# TASK ITEM
Would you please retype, exactly, the lines of the listing below between the line with "input wire logic [$bits(bus_i.mem_we)-1:0]" and the line with "output wire logic [$bits(bus_i.mem_rdata)-1:0]", inclusive?

# EXTRACTED MATERIAL
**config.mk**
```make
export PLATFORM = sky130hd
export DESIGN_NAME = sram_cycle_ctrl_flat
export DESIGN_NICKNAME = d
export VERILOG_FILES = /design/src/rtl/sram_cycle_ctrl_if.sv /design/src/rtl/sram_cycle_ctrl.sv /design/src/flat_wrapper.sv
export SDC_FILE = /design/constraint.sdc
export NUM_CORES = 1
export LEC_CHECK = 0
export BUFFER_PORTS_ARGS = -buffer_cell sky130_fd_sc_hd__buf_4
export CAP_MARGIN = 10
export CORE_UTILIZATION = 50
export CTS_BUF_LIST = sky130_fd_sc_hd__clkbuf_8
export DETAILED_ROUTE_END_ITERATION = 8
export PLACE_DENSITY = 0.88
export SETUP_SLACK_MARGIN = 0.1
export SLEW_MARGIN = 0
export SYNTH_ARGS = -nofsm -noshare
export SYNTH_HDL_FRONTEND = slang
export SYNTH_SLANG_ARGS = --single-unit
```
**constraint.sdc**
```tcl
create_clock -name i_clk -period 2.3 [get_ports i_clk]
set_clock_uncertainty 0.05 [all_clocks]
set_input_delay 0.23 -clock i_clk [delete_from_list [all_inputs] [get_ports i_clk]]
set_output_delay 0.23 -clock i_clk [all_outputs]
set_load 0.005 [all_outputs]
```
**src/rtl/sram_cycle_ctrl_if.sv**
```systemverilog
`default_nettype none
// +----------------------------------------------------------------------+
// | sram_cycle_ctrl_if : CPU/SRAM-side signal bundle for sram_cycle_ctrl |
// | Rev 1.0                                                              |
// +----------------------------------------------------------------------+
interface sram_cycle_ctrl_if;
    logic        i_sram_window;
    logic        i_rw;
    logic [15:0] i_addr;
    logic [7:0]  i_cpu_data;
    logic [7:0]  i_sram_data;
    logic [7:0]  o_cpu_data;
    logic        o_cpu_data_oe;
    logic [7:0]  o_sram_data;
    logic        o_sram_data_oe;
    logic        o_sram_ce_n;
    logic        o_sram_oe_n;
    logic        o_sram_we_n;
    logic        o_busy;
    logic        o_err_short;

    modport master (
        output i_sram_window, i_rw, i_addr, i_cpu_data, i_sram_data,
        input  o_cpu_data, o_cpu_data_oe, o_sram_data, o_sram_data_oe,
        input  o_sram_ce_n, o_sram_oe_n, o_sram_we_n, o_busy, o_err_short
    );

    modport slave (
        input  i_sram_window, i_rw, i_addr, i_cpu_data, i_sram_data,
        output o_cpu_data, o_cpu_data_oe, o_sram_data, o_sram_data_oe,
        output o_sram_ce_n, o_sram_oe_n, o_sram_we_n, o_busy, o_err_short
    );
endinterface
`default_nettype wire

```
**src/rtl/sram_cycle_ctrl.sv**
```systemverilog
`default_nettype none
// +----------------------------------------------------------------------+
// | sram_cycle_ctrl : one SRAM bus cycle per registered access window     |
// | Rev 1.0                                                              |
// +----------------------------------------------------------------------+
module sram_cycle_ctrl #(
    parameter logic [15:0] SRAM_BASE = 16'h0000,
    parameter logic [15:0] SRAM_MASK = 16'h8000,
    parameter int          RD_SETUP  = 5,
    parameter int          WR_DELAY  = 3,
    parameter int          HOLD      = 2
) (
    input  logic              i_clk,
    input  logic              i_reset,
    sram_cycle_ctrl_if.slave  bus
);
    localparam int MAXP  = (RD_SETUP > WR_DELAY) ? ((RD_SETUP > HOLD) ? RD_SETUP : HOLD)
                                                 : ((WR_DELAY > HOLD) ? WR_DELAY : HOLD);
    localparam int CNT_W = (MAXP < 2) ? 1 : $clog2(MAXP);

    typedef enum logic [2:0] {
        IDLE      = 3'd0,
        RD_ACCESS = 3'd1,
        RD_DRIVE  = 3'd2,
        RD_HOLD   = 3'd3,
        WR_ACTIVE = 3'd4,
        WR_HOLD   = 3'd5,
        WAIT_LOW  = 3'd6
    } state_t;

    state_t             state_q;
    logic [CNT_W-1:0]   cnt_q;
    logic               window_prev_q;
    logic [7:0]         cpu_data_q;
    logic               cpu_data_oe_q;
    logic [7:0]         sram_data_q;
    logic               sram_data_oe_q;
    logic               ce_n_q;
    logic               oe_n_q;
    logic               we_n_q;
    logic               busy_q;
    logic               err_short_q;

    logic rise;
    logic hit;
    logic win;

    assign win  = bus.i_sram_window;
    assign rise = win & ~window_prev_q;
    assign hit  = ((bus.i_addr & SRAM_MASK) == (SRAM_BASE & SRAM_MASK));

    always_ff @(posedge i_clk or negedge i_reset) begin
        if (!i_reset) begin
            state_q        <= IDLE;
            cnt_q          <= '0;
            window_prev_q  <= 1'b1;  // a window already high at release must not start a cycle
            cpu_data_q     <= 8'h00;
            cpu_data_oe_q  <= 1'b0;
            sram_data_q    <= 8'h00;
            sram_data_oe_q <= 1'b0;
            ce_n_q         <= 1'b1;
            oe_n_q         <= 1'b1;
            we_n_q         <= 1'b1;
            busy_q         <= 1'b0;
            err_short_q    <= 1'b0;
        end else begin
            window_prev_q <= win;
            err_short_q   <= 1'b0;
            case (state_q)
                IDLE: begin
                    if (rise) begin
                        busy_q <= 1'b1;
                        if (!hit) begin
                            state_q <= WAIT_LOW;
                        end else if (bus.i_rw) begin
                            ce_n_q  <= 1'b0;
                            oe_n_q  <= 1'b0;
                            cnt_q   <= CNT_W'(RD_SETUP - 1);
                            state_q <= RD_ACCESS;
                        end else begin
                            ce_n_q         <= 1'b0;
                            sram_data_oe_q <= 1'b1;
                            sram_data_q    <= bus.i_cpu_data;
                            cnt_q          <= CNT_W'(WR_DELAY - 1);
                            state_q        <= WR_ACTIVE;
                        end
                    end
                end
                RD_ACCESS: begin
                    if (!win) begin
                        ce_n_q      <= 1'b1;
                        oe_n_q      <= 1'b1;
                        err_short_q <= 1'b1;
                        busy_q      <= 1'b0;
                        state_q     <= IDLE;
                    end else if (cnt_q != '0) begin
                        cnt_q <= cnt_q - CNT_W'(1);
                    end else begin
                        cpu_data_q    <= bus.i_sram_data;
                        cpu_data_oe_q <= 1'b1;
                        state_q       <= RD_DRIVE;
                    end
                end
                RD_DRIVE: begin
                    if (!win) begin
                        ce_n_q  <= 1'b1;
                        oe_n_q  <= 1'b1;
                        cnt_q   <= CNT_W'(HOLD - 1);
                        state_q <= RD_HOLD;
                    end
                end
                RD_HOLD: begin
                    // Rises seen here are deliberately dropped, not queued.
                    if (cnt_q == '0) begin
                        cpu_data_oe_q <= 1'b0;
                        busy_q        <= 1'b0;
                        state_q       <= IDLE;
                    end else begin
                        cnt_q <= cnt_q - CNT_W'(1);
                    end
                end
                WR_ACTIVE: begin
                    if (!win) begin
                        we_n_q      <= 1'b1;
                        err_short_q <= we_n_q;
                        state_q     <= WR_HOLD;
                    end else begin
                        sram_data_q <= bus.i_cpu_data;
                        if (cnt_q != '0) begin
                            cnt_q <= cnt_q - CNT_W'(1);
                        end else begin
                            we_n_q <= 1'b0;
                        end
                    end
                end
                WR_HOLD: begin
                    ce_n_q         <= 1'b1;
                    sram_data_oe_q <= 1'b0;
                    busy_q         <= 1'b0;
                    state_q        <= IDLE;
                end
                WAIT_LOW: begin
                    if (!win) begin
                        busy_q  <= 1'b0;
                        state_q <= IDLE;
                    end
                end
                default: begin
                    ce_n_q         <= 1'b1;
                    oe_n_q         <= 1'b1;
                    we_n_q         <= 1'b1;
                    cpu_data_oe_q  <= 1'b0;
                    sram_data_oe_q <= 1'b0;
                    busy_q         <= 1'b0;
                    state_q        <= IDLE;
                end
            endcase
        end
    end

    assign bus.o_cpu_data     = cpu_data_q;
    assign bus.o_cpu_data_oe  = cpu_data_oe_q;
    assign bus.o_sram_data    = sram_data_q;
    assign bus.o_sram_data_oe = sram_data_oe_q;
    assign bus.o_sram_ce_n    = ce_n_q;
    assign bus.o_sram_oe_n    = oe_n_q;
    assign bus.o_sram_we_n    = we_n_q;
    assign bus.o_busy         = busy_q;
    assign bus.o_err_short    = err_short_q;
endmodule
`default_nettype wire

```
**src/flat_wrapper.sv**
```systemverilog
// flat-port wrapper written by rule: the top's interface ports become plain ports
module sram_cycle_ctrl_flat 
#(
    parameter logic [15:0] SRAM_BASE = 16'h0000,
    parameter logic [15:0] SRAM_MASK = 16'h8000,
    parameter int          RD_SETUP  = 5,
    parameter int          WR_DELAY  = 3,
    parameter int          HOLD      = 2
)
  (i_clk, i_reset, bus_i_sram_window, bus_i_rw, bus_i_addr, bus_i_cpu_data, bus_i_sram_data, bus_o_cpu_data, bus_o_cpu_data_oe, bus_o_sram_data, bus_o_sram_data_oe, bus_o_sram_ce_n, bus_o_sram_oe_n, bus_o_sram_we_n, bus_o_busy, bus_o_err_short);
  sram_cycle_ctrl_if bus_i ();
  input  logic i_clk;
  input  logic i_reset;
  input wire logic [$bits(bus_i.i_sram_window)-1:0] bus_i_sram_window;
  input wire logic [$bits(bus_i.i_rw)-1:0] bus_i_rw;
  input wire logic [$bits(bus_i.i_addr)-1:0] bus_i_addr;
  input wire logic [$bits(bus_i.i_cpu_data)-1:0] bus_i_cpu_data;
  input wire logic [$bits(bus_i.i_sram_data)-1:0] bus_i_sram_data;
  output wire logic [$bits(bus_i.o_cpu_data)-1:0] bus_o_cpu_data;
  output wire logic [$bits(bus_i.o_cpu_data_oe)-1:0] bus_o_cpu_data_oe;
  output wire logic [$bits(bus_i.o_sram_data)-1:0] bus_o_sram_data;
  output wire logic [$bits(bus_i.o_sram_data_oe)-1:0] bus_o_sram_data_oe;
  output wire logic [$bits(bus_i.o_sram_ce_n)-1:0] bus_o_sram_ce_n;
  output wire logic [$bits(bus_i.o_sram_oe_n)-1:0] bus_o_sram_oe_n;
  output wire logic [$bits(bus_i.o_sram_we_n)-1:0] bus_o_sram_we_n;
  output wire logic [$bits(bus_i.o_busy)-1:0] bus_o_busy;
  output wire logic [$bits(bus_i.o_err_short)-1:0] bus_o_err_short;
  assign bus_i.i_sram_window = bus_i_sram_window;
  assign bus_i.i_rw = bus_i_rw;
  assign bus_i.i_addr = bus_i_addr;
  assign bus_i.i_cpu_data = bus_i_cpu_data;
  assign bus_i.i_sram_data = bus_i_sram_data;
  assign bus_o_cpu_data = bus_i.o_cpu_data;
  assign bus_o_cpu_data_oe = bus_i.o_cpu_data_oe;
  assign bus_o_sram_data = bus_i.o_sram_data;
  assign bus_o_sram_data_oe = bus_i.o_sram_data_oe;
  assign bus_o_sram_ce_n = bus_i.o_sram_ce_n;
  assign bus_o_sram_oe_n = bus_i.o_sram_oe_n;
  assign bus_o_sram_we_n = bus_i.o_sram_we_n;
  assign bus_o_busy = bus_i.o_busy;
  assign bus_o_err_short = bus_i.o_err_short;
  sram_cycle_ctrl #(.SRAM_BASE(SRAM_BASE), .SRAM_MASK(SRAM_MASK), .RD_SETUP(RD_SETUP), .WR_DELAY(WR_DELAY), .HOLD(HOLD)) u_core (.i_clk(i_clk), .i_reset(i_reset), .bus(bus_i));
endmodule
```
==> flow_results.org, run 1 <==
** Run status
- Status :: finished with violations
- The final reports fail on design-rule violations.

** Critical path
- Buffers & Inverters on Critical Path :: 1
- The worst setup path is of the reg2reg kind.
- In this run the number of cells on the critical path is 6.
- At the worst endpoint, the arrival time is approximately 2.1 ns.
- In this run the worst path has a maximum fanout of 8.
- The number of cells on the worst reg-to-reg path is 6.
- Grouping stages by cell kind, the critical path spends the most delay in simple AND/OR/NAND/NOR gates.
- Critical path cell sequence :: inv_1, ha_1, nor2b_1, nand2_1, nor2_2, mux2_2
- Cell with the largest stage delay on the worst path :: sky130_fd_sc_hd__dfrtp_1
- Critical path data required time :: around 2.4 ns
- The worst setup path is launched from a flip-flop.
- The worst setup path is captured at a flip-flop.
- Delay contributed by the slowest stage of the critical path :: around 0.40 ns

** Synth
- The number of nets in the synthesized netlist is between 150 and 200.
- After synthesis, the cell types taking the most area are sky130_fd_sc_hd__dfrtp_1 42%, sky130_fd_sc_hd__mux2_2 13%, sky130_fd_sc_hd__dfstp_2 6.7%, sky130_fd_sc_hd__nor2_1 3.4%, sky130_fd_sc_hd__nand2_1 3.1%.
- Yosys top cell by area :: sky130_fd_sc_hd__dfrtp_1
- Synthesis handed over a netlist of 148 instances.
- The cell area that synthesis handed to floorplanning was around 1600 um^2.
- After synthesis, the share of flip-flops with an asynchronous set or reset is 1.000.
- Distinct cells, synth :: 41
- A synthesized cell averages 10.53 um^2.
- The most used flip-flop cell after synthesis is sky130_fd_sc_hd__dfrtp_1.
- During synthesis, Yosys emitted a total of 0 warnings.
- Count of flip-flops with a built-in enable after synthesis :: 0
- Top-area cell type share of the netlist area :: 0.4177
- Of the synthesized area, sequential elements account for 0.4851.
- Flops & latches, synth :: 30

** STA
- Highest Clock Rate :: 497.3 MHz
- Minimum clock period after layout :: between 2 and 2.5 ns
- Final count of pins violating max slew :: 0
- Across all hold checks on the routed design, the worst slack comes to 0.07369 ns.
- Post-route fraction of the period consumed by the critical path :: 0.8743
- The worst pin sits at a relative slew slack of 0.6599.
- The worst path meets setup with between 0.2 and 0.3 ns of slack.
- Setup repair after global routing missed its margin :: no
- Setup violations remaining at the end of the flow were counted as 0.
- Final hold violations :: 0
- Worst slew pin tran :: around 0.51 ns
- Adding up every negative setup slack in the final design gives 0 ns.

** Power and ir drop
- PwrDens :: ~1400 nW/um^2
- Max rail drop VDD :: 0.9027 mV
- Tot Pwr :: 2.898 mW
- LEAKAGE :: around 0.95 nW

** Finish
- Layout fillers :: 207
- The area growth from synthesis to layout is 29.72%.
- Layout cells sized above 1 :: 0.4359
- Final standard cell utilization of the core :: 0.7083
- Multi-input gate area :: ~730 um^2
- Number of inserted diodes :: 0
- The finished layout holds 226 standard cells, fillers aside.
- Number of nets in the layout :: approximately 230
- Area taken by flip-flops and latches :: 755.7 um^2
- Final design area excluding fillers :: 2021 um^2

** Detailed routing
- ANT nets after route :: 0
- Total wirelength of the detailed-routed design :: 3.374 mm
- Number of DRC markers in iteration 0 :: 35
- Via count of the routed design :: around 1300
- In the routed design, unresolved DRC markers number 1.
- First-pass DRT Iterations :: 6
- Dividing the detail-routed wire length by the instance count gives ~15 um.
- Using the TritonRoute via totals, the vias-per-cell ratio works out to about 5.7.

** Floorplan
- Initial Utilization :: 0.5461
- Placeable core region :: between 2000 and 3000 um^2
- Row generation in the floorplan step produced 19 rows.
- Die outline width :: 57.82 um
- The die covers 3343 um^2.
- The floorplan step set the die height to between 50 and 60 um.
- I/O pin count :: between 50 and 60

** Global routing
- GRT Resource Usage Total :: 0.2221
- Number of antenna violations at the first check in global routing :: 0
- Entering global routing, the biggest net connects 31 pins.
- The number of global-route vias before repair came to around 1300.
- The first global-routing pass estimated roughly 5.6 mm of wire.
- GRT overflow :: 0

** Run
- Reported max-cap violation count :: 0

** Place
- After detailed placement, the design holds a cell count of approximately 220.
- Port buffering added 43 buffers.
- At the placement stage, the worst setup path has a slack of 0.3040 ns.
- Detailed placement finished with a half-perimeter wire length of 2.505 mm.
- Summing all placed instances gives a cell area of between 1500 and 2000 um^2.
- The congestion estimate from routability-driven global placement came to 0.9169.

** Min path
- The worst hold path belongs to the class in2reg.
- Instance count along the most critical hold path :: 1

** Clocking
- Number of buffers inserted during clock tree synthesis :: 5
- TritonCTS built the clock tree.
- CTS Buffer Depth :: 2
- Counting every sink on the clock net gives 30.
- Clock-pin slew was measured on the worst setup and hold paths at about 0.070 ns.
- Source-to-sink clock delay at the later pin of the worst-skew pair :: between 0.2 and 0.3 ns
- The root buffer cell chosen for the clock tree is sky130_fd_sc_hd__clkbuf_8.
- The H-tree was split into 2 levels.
* * *
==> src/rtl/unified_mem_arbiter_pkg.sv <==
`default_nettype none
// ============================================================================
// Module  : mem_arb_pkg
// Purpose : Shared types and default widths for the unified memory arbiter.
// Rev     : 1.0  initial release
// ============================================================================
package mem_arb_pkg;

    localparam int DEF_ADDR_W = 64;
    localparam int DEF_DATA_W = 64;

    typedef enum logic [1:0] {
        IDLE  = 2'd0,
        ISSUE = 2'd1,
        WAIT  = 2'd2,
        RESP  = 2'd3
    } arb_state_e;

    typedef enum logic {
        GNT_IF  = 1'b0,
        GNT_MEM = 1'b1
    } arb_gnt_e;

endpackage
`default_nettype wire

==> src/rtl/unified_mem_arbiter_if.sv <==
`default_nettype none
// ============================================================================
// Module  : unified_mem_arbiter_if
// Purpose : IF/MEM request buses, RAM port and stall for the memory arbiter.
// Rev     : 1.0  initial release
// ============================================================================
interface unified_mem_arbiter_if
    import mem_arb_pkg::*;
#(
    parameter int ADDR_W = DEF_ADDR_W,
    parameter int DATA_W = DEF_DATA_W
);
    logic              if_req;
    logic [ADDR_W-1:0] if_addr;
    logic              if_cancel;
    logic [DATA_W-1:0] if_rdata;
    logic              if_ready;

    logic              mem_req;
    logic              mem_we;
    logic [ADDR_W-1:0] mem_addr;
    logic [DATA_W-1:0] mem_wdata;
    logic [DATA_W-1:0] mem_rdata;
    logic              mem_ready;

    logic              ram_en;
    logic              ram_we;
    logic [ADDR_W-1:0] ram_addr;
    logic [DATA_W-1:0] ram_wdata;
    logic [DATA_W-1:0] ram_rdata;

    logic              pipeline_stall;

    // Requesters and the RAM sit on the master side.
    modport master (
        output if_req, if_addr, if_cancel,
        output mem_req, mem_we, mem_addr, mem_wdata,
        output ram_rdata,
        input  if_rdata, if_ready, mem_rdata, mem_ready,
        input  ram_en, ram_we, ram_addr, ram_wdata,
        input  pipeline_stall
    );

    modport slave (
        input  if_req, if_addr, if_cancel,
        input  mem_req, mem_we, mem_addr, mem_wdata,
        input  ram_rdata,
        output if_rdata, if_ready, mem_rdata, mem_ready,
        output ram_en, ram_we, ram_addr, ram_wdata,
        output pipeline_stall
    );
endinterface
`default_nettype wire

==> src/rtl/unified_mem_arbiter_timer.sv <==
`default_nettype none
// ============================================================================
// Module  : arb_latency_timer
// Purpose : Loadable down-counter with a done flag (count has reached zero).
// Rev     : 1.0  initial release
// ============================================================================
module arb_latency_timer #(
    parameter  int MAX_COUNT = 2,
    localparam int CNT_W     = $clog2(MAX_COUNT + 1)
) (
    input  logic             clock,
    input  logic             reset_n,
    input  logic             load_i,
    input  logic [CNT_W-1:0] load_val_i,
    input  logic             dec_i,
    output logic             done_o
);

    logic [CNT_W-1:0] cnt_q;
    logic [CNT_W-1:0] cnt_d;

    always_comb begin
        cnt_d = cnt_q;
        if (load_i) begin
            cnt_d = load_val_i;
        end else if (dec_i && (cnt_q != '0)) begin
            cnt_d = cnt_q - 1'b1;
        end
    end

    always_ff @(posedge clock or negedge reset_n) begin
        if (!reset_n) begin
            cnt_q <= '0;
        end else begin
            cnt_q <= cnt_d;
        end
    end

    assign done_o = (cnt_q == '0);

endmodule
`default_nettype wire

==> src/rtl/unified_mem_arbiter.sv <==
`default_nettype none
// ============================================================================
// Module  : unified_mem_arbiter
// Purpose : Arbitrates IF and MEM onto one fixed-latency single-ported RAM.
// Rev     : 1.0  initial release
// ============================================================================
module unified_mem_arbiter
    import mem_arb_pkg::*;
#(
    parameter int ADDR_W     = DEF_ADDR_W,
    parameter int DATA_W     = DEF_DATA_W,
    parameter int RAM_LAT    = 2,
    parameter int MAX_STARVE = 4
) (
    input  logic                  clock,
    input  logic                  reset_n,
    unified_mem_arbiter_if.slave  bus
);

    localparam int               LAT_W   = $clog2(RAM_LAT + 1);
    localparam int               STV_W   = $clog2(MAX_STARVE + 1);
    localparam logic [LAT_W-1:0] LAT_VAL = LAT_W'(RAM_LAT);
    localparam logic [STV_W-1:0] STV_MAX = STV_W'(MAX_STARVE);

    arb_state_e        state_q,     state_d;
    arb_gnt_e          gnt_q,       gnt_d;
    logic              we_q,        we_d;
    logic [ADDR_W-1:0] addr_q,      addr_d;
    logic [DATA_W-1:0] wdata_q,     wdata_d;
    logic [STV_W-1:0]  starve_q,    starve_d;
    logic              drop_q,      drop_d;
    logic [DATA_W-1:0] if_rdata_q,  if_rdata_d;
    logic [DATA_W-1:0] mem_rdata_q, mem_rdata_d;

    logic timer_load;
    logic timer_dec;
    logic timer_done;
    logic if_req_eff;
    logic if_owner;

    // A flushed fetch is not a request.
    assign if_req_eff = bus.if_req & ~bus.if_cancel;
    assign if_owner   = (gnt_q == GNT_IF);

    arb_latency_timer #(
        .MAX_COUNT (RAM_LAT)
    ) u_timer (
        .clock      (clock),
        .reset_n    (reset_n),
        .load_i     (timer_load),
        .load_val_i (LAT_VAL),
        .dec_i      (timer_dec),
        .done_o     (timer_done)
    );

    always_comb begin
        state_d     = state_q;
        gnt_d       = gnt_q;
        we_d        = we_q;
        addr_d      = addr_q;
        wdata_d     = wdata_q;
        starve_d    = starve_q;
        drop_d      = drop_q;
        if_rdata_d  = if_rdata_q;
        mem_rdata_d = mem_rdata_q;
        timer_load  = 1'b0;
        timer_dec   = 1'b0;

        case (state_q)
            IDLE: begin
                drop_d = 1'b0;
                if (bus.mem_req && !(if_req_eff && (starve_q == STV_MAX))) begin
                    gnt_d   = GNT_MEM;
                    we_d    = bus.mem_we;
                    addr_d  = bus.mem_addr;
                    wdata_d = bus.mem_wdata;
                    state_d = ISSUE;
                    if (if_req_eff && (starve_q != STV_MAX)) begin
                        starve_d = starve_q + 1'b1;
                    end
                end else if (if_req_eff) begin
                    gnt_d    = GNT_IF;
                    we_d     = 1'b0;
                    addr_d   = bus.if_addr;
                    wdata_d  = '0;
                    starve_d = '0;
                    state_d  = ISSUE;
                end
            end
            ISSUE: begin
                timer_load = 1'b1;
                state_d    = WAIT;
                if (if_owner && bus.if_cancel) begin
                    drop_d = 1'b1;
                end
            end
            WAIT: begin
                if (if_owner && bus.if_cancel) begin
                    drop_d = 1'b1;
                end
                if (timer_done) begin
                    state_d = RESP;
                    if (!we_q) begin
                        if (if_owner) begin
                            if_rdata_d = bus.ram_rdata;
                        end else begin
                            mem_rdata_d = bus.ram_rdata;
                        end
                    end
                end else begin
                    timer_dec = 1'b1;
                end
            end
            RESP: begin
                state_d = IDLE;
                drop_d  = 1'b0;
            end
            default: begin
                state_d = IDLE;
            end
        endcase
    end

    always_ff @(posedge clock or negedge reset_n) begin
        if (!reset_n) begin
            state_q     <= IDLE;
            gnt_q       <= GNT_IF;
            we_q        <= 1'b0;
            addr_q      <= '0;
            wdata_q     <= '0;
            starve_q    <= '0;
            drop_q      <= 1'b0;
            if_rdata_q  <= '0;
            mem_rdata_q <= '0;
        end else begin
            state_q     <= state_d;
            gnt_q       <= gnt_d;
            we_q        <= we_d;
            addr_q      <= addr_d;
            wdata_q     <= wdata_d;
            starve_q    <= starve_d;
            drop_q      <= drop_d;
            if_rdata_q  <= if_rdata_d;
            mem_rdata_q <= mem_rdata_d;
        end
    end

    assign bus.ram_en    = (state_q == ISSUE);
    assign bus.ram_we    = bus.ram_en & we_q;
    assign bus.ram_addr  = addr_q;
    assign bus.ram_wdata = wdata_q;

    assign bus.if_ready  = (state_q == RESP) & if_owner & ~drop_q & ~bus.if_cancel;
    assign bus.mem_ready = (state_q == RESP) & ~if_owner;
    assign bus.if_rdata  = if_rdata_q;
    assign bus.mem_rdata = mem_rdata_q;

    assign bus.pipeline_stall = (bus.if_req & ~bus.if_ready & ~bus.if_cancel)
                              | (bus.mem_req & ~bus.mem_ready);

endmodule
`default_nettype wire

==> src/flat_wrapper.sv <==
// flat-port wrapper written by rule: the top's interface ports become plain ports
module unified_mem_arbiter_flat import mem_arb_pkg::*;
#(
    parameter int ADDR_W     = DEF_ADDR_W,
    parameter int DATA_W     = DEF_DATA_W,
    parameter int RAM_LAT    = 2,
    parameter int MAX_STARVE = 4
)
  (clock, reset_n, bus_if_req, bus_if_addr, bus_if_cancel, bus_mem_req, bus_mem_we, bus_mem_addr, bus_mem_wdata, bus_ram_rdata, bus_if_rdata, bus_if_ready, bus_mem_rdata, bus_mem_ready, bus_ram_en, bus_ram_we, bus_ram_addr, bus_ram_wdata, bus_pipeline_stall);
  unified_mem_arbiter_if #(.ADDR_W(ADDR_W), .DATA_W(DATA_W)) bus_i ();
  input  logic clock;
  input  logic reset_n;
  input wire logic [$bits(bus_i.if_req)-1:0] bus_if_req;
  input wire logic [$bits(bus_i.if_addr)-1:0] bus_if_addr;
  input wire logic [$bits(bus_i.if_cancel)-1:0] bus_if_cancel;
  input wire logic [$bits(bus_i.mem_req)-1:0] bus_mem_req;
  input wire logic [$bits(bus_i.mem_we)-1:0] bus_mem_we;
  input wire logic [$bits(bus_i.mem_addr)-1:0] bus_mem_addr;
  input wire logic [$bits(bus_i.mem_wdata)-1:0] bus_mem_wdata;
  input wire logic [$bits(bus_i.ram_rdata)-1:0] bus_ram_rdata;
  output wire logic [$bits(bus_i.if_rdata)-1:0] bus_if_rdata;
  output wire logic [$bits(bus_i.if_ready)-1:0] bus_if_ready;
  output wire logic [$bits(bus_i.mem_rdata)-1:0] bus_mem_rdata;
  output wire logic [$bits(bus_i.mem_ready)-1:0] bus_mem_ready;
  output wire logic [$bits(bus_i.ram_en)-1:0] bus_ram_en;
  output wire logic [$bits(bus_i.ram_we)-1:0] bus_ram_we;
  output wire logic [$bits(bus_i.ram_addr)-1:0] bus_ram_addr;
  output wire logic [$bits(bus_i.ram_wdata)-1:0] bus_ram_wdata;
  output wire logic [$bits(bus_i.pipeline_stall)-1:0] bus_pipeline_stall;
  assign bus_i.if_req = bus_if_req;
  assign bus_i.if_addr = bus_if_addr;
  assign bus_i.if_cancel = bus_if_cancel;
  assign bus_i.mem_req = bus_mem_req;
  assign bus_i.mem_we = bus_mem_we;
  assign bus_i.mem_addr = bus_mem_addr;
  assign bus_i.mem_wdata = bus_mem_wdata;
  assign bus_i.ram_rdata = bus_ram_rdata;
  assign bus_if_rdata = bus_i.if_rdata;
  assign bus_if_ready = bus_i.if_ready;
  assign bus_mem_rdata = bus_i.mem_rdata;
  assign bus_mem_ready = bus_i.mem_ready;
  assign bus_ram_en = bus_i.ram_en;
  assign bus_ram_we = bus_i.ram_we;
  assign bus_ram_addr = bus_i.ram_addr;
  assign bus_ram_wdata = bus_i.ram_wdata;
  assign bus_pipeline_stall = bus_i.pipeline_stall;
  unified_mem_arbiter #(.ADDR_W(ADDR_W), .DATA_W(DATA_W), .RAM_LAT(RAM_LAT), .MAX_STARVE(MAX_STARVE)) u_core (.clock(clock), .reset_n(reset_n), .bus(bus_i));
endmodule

# PROBLEM SOLUTION
  input wire logic [$bits(bus_i.mem_we)-1:0] bus_mem_we;
  input wire logic [$bits(bus_i.mem_addr)-1:0] bus_mem_addr;
  input wire logic [$bits(bus_i.mem_wdata)-1:0] bus_mem_wdata;
  input wire logic [$bits(bus_i.ram_rdata)-1:0] bus_ram_rdata;
  output wire logic [$bits(bus_i.if_rdata)-1:0] bus_if_rdata;
  output wire logic [$bits(bus_i.if_ready)-1:0] bus_if_ready;
  output wire logic [$bits(bus_i.mem_rdata)-1:0] bus_mem_rdata;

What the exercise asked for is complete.